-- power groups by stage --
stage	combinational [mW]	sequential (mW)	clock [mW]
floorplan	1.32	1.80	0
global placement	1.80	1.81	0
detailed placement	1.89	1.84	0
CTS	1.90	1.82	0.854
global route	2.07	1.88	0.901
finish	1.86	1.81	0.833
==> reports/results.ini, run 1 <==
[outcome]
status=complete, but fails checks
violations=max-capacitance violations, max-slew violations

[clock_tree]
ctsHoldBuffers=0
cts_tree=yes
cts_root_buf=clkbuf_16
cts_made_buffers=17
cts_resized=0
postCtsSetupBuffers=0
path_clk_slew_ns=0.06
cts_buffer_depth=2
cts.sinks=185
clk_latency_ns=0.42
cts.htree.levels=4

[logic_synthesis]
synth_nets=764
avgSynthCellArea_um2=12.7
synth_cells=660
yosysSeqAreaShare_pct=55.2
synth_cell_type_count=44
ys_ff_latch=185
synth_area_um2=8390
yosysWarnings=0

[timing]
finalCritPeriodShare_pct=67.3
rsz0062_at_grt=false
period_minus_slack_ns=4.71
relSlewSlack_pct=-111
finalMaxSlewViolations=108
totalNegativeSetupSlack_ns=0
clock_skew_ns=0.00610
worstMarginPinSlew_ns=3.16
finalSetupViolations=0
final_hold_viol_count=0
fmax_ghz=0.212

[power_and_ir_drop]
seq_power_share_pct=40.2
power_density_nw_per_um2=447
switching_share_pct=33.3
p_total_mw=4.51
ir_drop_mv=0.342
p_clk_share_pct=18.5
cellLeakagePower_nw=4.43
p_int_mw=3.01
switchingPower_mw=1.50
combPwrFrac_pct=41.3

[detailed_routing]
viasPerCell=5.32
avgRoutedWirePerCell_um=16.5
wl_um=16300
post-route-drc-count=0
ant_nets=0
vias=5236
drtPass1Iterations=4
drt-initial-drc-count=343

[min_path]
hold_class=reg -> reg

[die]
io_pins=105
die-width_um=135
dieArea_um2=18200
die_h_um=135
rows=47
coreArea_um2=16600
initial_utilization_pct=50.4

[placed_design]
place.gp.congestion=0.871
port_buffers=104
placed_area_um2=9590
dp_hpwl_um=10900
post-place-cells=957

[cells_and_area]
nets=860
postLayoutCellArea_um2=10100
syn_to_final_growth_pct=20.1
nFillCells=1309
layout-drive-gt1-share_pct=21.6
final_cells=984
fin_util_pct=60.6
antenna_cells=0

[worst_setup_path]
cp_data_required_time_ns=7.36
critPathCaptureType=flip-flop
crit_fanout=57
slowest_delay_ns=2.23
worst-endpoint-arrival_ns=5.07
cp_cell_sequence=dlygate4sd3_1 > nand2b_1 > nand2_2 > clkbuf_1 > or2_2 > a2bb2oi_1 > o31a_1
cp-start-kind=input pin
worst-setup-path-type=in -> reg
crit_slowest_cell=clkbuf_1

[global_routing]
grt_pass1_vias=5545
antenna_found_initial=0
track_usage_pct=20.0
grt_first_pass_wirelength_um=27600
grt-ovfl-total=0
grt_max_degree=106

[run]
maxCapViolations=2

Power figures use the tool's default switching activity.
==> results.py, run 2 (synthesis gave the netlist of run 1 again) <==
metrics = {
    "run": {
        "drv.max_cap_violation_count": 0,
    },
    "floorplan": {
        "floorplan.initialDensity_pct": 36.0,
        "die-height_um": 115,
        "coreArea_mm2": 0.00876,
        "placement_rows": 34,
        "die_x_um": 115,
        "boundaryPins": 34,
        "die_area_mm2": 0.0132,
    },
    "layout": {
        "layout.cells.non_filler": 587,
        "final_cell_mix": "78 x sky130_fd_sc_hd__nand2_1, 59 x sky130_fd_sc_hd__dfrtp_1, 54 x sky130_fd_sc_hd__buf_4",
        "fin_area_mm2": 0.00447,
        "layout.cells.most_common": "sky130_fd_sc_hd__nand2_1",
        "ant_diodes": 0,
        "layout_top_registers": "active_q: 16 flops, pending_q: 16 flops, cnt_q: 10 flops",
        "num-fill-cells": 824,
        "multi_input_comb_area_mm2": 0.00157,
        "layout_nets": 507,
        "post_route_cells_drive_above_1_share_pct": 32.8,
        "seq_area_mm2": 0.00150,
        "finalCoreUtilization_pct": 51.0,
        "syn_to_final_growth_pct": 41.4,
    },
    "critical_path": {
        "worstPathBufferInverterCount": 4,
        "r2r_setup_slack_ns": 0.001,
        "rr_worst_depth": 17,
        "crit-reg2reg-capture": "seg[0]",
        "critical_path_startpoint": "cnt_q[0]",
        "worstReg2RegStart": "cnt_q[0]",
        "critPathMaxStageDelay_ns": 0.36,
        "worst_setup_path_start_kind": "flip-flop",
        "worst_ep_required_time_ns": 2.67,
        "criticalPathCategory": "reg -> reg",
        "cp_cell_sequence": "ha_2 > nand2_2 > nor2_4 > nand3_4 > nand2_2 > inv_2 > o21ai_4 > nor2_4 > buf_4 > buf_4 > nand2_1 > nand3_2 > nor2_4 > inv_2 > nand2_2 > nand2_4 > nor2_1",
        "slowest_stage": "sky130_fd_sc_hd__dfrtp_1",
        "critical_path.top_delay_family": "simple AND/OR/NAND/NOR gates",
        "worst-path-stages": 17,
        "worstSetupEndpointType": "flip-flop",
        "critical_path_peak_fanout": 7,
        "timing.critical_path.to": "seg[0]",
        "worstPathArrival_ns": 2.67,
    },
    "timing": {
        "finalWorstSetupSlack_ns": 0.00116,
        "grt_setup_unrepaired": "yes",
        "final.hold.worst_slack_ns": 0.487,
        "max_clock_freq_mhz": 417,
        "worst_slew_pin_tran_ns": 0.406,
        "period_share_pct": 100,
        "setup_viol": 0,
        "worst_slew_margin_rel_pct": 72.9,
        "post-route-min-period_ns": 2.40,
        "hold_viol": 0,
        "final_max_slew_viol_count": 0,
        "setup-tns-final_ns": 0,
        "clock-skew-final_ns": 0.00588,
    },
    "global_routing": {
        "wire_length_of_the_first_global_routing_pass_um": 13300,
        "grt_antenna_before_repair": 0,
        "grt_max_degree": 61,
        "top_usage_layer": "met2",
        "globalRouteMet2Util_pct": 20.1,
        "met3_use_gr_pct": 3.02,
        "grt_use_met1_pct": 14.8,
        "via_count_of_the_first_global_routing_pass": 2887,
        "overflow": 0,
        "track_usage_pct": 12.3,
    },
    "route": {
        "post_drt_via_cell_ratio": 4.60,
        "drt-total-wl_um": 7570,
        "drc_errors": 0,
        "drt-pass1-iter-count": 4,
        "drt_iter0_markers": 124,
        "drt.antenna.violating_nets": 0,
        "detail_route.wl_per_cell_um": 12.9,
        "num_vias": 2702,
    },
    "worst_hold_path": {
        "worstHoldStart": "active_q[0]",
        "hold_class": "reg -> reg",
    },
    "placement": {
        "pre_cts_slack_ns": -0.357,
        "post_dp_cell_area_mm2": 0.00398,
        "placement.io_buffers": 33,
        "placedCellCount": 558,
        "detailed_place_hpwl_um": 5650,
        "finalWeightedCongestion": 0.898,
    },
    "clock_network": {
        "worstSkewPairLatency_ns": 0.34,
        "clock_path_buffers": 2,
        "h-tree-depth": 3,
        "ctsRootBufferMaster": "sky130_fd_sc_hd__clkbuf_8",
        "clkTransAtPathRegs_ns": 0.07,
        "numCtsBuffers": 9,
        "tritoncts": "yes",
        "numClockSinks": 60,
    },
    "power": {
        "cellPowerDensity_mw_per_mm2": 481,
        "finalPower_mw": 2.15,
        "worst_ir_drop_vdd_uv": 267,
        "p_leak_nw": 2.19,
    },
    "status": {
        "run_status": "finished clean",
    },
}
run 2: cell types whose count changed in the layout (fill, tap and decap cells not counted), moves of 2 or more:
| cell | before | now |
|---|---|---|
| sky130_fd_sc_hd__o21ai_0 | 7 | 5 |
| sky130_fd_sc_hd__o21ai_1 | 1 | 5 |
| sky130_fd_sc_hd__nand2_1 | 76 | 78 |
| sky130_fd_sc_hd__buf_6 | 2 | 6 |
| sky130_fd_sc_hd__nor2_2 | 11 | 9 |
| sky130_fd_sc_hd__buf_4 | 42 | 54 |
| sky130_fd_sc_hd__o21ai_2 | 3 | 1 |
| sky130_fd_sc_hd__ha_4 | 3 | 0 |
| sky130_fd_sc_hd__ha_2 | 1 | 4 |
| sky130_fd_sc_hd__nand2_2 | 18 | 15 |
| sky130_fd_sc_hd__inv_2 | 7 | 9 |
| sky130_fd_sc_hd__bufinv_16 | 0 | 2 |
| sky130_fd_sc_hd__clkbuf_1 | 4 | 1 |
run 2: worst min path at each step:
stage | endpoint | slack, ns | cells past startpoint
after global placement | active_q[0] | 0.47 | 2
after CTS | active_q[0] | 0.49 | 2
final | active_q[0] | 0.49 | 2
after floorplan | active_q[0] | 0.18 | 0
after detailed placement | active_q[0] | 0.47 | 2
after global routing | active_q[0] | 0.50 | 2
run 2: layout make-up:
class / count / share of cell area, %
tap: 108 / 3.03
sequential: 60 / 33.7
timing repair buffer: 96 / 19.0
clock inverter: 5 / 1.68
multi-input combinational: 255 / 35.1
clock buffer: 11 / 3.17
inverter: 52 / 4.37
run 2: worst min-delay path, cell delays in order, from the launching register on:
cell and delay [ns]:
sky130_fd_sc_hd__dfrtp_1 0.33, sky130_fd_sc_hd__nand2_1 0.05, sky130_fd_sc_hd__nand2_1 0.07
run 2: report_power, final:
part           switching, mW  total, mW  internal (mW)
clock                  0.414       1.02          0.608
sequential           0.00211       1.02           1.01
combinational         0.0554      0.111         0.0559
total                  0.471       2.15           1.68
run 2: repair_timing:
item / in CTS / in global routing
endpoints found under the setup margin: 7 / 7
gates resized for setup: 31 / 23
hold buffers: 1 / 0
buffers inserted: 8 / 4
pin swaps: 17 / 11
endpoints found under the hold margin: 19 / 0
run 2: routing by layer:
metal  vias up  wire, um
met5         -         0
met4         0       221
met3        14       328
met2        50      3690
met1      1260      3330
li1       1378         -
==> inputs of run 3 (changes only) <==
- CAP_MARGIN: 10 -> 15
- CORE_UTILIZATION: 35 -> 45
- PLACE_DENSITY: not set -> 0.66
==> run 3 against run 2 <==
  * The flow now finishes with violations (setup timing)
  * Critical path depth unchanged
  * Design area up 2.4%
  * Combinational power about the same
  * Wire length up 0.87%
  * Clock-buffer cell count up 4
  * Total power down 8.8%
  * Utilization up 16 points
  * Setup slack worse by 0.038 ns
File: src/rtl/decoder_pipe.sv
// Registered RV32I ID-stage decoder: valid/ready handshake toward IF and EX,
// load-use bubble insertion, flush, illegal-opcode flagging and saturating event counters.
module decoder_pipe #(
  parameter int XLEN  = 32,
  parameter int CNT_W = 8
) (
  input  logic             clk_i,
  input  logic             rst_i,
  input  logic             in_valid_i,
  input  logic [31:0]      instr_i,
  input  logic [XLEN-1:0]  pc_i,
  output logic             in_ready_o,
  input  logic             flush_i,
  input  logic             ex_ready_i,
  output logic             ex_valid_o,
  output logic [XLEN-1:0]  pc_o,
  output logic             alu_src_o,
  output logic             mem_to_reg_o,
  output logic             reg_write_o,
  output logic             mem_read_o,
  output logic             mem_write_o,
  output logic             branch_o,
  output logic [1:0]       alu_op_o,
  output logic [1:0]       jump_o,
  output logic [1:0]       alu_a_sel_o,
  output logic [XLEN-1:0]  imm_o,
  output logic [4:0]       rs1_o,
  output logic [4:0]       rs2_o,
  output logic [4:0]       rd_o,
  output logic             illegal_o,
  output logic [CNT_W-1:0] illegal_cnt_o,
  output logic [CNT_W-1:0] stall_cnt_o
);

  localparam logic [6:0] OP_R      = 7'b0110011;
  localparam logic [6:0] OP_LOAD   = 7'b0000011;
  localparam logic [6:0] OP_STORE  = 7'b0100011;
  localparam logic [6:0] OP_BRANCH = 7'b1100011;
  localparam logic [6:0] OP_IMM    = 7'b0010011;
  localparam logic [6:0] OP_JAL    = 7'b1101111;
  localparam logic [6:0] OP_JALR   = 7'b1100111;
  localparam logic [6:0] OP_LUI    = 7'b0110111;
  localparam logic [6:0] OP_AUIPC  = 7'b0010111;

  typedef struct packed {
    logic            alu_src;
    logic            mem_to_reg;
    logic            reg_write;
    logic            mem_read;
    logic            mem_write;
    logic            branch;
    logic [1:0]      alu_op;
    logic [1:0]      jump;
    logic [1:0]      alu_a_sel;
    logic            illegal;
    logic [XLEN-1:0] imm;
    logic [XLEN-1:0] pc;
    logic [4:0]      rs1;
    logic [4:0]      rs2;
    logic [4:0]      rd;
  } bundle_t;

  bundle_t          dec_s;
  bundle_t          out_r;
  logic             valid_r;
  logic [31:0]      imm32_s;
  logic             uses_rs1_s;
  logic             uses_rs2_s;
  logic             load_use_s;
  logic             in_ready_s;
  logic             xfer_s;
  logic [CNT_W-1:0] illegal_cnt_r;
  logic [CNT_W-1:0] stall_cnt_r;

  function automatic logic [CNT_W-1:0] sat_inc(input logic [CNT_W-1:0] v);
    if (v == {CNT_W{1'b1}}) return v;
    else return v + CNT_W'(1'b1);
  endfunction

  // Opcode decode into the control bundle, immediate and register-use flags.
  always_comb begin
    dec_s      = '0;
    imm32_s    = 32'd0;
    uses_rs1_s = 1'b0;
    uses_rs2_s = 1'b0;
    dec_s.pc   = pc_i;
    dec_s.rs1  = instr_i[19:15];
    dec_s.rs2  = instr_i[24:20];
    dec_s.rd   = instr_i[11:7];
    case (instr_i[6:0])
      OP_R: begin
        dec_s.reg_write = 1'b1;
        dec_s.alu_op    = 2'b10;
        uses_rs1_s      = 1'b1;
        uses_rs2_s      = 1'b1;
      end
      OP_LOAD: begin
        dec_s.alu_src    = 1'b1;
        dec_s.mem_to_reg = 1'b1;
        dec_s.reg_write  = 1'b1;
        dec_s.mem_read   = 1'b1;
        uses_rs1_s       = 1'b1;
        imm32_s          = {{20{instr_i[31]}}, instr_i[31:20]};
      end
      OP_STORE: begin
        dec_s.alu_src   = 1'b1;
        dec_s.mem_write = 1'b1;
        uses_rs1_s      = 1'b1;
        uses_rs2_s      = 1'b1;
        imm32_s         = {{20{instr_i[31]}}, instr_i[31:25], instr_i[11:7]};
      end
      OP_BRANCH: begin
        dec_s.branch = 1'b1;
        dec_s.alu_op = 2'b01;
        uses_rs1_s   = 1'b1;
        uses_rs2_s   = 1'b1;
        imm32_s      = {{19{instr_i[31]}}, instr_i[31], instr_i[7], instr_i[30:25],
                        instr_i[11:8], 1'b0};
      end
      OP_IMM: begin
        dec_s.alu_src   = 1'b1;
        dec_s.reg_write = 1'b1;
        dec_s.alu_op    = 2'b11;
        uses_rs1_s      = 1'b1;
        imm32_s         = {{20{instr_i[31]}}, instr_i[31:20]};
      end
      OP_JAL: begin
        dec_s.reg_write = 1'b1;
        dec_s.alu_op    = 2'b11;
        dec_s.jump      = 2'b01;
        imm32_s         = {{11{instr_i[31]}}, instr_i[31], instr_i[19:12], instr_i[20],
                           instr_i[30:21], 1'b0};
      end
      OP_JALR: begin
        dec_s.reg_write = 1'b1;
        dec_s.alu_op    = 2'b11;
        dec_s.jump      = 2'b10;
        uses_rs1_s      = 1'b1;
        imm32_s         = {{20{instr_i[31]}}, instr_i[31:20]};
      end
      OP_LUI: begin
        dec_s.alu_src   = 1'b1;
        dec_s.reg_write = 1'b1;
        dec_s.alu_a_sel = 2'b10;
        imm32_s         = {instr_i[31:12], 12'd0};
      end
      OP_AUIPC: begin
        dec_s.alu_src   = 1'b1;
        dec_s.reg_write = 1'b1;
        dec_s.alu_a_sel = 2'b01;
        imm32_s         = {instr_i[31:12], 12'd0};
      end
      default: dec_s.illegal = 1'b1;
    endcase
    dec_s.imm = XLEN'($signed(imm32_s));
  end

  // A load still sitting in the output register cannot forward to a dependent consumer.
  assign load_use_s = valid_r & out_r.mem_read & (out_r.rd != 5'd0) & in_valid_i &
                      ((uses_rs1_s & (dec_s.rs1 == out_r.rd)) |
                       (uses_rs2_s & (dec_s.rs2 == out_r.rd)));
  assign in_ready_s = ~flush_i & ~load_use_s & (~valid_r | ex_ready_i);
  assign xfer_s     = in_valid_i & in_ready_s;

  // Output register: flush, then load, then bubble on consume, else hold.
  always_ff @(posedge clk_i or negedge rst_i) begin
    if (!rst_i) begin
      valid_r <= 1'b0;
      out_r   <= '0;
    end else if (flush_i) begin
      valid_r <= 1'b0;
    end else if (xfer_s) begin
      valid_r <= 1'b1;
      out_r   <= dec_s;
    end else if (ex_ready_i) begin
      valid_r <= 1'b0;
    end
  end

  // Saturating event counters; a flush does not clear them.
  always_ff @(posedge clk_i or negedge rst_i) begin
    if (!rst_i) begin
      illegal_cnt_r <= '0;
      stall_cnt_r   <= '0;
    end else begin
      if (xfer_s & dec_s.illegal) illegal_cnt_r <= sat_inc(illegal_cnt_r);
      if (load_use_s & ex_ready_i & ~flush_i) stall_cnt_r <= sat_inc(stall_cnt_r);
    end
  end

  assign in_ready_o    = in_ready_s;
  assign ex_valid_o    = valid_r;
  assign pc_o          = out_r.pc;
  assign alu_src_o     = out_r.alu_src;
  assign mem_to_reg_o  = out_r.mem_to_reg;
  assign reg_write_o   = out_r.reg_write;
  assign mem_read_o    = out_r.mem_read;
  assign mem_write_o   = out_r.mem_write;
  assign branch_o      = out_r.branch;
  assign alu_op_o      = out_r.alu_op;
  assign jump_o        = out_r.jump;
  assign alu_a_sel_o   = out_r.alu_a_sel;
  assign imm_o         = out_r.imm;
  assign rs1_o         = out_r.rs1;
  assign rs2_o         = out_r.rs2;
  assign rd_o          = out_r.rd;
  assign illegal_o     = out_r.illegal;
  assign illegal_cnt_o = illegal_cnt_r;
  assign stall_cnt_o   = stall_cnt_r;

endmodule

· · · · ·

Exercise description:
Up to and including the line with "cts_made_buffers=17", repeat the entries exactly, beginning at their first line.

Answer to this exercise:
-- power groups by stage --
stage	combinational [mW]	sequential (mW)	clock [mW]
floorplan	1.32	1.80	0
global placement	1.80	1.81	0
detailed placement	1.89	1.84	0
CTS	1.90	1.82	0.854
global route	2.07	1.88	0.901
finish	1.86	1.81	0.833
==> reports/results.ini, run 1 <==
[outcome]
status=complete, but fails checks
violations=max-capacitance violations, max-slew violations

[clock_tree]
ctsHoldBuffers=0
cts_tree=yes
cts_root_buf=clkbuf_16
cts_made_buffers=17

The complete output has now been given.